(Stored data)
______

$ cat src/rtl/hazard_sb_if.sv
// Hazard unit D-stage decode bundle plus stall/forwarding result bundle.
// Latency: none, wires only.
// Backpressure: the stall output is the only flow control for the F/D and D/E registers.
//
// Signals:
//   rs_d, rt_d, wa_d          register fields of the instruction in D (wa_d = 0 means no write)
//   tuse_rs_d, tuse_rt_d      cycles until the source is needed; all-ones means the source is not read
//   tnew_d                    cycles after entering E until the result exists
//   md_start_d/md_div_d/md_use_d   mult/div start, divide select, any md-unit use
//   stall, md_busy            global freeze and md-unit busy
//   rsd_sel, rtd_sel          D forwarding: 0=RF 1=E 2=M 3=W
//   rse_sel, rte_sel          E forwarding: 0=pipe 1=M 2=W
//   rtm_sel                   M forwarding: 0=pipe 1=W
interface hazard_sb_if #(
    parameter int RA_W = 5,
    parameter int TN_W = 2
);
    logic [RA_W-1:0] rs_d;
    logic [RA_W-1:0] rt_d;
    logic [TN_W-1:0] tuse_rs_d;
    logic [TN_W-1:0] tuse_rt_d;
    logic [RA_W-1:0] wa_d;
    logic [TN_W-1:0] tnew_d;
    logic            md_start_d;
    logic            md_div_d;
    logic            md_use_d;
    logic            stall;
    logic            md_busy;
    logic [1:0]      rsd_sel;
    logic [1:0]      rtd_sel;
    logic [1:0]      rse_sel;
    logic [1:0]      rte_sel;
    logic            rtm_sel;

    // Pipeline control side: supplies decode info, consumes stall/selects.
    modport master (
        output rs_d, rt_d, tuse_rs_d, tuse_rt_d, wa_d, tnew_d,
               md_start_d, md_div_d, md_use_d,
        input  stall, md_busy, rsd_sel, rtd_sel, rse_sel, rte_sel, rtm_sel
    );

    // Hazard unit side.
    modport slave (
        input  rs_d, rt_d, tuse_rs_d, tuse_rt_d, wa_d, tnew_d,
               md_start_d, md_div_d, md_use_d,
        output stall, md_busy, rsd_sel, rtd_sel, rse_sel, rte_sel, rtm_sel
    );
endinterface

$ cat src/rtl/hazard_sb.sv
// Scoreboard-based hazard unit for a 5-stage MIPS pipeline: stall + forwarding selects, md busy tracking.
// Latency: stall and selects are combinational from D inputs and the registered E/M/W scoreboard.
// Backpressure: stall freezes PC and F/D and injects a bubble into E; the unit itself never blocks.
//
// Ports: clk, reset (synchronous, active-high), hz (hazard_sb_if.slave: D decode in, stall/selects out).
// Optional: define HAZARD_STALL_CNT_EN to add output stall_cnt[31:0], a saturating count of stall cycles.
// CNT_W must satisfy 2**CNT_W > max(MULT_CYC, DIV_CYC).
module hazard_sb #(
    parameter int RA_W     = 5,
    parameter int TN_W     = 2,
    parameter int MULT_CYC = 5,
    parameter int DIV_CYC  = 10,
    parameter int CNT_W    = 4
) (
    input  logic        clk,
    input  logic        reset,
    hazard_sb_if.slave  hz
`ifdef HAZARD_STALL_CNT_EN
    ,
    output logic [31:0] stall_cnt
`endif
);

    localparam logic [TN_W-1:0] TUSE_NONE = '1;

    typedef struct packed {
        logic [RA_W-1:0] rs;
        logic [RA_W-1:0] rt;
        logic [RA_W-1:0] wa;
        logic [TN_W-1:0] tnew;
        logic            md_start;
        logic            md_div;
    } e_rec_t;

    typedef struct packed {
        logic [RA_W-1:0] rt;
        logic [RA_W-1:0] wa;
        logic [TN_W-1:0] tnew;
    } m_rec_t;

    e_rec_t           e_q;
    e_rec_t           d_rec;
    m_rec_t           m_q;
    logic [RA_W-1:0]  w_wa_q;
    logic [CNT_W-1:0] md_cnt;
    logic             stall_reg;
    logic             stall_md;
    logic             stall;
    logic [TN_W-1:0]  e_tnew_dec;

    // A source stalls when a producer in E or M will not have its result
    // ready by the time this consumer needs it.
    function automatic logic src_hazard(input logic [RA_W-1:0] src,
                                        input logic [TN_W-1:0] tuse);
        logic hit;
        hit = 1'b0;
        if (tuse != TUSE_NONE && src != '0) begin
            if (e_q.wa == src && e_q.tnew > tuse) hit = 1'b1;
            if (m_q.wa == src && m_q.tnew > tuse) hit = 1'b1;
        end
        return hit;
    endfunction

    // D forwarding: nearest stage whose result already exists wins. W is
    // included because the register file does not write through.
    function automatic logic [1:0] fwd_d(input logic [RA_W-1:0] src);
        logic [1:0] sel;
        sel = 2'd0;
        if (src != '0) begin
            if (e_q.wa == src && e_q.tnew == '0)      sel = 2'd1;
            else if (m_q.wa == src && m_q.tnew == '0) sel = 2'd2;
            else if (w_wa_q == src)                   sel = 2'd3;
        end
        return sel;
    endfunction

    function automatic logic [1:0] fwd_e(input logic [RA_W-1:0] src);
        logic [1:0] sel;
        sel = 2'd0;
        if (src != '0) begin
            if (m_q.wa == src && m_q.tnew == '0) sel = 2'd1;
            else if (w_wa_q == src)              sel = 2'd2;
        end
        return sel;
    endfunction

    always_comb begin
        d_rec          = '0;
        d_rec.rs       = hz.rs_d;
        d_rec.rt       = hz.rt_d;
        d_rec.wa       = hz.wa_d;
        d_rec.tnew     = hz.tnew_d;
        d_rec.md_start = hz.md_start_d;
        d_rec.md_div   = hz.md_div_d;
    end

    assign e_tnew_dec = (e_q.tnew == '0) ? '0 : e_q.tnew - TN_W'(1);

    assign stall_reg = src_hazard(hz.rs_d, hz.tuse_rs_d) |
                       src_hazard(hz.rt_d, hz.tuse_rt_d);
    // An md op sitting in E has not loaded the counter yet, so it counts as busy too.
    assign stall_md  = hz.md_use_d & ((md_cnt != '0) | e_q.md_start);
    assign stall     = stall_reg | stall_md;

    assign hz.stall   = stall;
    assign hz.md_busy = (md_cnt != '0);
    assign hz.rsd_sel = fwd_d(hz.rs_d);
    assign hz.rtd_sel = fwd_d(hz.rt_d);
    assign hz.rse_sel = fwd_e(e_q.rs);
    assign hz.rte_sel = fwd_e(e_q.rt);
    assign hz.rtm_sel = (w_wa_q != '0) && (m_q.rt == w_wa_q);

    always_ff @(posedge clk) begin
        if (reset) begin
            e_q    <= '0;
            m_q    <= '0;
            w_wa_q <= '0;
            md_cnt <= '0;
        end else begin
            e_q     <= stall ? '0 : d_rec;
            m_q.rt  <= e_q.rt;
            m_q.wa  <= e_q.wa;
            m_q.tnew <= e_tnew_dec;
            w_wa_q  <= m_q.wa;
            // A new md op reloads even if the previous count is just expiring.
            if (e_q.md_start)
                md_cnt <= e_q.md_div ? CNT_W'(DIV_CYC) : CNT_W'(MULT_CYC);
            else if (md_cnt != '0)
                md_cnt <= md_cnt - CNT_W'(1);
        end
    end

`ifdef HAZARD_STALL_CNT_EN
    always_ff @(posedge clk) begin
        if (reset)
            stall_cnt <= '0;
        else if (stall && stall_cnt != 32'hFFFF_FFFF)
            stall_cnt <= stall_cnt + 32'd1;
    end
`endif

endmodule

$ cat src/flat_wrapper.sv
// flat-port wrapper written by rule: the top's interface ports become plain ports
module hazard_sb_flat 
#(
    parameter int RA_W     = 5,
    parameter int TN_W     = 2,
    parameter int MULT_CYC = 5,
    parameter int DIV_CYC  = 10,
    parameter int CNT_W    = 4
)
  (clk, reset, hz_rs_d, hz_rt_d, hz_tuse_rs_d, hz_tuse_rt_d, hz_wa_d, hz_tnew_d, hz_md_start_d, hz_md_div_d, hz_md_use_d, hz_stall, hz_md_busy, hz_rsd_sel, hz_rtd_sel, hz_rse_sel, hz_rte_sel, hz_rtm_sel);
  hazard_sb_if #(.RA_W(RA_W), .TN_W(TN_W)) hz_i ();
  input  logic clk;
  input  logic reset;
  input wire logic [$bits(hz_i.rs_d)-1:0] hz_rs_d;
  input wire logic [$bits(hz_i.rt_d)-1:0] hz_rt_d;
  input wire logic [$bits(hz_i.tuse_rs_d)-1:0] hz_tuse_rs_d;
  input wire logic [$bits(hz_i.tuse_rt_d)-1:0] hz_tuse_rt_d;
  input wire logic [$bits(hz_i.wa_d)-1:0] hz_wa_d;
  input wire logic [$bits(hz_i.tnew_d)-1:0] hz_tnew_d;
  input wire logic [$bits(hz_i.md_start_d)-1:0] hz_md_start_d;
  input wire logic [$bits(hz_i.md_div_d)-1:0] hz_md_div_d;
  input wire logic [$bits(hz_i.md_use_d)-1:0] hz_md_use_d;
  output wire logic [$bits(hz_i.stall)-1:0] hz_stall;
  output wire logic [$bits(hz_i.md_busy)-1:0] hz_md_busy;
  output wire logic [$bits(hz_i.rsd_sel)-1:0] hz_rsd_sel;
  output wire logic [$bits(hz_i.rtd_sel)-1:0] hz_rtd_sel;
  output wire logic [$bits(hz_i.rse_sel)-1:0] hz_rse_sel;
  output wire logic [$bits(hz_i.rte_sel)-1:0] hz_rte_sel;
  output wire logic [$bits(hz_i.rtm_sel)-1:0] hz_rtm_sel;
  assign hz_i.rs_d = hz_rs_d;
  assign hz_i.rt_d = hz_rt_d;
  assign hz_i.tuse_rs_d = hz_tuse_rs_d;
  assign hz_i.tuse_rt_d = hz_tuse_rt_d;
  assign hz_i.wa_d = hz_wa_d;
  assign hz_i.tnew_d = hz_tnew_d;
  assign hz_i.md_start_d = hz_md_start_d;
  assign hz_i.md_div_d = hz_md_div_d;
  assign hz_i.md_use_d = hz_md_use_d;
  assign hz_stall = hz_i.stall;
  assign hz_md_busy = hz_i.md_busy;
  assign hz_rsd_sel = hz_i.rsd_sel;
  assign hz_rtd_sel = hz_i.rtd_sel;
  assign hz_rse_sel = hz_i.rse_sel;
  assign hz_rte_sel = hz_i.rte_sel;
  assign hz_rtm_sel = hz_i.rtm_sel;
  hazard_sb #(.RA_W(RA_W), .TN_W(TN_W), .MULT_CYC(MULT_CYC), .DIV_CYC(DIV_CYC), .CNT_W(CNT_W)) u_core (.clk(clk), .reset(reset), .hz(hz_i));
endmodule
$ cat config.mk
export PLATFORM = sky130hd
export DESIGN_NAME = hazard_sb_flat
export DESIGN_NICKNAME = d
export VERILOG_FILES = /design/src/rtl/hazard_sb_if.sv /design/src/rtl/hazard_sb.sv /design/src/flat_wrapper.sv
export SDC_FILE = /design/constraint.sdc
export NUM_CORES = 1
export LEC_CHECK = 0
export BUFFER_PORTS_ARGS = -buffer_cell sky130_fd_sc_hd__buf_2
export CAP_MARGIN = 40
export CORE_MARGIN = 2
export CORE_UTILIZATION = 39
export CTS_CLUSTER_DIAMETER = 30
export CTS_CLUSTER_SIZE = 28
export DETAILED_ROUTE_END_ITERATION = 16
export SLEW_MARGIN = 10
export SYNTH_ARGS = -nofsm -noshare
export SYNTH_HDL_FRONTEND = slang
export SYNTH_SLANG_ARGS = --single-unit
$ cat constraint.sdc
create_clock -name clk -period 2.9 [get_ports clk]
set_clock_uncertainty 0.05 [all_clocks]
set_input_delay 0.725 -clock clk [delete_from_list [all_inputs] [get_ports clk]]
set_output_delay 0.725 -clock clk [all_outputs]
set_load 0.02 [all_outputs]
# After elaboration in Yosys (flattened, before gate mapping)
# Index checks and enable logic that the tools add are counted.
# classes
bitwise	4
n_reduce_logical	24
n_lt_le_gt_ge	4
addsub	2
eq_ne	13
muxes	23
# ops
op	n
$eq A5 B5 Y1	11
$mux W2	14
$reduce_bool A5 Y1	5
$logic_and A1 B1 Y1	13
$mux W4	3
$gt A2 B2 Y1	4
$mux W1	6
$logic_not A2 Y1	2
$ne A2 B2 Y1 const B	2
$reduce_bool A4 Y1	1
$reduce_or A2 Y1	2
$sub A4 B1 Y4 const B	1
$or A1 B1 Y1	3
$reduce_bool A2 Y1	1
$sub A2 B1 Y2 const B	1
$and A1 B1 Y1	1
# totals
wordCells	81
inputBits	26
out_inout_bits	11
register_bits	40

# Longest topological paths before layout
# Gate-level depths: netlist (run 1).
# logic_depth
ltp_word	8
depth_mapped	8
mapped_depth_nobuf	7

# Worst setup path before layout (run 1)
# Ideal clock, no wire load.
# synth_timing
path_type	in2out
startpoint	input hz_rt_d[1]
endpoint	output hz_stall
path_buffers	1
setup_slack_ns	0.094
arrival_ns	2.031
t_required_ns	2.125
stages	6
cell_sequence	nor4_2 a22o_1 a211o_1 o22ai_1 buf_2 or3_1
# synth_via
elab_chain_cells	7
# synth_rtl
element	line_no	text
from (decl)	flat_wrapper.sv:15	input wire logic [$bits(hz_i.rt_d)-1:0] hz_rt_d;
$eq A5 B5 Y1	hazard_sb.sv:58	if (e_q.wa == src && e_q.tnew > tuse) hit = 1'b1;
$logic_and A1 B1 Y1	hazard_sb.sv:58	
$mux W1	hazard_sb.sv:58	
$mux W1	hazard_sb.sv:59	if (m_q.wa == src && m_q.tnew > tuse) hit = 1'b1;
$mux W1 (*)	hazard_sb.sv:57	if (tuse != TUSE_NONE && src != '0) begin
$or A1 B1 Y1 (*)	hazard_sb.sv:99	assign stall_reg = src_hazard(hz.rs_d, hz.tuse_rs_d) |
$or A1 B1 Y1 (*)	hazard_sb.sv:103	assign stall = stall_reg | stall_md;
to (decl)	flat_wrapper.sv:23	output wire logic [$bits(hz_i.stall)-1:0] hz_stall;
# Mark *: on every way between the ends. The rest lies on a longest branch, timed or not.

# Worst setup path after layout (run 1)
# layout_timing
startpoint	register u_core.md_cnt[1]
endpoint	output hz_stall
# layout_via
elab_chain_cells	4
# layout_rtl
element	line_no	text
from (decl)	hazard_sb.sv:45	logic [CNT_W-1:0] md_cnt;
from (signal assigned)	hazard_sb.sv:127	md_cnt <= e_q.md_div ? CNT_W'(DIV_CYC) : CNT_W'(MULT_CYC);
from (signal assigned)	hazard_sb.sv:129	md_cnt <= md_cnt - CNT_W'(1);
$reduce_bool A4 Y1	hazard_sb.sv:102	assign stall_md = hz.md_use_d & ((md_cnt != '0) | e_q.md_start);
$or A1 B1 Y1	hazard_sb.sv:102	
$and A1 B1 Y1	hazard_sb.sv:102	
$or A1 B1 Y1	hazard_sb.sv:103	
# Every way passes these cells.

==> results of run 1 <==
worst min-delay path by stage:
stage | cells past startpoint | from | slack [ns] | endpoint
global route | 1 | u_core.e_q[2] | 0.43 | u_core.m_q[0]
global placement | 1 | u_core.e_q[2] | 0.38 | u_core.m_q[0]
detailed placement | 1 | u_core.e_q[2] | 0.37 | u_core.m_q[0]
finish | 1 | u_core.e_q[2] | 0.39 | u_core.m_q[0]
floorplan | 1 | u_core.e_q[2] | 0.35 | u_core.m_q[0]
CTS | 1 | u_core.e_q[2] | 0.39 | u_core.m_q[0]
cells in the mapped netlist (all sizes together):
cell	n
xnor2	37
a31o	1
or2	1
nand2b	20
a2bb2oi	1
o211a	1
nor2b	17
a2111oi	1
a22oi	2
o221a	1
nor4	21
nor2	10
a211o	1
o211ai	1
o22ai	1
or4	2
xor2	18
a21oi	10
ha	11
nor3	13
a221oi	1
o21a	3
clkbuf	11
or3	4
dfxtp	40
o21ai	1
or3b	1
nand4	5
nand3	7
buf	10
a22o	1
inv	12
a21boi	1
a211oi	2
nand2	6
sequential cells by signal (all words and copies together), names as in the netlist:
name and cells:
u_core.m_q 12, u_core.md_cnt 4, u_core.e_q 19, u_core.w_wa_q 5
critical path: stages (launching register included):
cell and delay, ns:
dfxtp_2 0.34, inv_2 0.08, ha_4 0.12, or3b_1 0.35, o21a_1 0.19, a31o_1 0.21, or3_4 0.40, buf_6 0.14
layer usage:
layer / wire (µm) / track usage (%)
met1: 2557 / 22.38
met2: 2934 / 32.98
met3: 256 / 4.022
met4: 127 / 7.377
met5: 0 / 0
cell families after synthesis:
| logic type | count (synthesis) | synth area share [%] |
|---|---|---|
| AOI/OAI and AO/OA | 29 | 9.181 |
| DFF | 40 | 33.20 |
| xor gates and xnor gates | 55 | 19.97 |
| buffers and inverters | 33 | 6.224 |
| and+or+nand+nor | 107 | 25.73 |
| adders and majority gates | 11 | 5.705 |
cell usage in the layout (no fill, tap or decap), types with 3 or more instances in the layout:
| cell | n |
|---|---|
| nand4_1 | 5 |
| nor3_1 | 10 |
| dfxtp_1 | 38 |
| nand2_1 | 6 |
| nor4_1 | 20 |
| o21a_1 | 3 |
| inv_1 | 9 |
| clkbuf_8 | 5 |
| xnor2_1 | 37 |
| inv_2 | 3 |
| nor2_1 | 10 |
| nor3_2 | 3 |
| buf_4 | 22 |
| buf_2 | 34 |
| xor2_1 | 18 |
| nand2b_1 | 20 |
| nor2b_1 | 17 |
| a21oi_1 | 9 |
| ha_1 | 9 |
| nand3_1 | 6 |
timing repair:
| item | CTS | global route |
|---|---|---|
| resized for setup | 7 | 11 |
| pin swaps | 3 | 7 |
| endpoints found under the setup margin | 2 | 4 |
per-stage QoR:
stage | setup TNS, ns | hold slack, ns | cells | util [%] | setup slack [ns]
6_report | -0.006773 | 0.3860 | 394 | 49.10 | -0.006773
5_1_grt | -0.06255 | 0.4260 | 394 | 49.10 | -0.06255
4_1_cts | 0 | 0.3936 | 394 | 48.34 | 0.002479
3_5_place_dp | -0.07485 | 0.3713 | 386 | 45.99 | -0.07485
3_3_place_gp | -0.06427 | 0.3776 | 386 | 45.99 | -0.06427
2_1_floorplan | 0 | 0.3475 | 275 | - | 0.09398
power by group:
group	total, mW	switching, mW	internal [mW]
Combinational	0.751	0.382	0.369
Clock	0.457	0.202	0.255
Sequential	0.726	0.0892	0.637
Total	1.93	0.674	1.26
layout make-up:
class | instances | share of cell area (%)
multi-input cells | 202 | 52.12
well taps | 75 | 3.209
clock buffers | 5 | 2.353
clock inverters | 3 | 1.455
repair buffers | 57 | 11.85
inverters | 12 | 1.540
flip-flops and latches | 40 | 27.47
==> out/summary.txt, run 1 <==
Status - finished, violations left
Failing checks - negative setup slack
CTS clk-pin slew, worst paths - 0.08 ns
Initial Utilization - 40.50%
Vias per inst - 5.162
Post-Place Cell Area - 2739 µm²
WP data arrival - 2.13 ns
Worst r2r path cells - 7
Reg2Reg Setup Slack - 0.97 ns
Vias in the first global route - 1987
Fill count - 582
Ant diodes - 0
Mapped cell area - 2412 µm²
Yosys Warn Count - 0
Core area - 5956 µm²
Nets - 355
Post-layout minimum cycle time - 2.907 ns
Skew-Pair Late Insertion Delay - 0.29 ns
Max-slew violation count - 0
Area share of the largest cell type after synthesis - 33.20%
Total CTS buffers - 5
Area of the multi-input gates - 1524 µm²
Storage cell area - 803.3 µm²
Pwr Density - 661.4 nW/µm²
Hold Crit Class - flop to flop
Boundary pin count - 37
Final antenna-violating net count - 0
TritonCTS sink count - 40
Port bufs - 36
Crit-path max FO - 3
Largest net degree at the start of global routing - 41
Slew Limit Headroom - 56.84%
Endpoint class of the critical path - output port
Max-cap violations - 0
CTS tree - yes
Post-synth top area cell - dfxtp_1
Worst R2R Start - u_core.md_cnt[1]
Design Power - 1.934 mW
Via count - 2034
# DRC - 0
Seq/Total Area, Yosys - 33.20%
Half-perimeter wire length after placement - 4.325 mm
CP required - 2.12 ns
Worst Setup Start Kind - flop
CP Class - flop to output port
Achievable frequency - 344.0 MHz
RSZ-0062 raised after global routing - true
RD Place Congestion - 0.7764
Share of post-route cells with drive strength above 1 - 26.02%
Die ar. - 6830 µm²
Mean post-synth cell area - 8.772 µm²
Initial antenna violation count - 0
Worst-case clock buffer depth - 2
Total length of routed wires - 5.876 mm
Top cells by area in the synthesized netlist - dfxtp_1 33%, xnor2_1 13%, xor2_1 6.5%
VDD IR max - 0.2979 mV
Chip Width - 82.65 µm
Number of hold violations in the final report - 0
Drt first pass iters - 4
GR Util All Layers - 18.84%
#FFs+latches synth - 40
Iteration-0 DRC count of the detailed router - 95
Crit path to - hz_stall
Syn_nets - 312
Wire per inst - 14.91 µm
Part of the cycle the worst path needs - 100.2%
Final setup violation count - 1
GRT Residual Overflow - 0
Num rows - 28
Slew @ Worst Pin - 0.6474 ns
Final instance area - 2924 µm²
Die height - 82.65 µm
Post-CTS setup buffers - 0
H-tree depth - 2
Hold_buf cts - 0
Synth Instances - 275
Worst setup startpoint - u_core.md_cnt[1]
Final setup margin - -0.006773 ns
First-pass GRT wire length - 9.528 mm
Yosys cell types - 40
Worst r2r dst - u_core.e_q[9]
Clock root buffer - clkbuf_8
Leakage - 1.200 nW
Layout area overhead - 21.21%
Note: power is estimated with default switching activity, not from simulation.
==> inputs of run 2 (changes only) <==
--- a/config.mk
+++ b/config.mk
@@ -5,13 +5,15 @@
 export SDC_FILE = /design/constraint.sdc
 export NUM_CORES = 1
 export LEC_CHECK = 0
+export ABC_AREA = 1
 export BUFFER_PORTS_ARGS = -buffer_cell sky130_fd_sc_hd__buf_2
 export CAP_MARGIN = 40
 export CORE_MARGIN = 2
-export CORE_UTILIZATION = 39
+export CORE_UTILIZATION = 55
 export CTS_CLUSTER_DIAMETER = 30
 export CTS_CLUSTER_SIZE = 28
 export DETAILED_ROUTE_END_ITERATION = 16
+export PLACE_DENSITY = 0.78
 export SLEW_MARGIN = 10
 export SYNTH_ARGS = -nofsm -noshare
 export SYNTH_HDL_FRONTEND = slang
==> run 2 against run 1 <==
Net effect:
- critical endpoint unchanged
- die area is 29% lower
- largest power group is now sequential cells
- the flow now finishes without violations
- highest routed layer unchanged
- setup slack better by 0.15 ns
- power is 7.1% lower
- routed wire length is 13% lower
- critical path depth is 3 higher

______

## TASK BRIEF
Find "source" in the preceding records. Copy each line that holds it.

## SOLVED EXERCISE
//   tuse_rs_d, tuse_rt_d      cycles until the source is needed; all-ones means the source is not read
    // A source stalls when a producer in E or M will not have its result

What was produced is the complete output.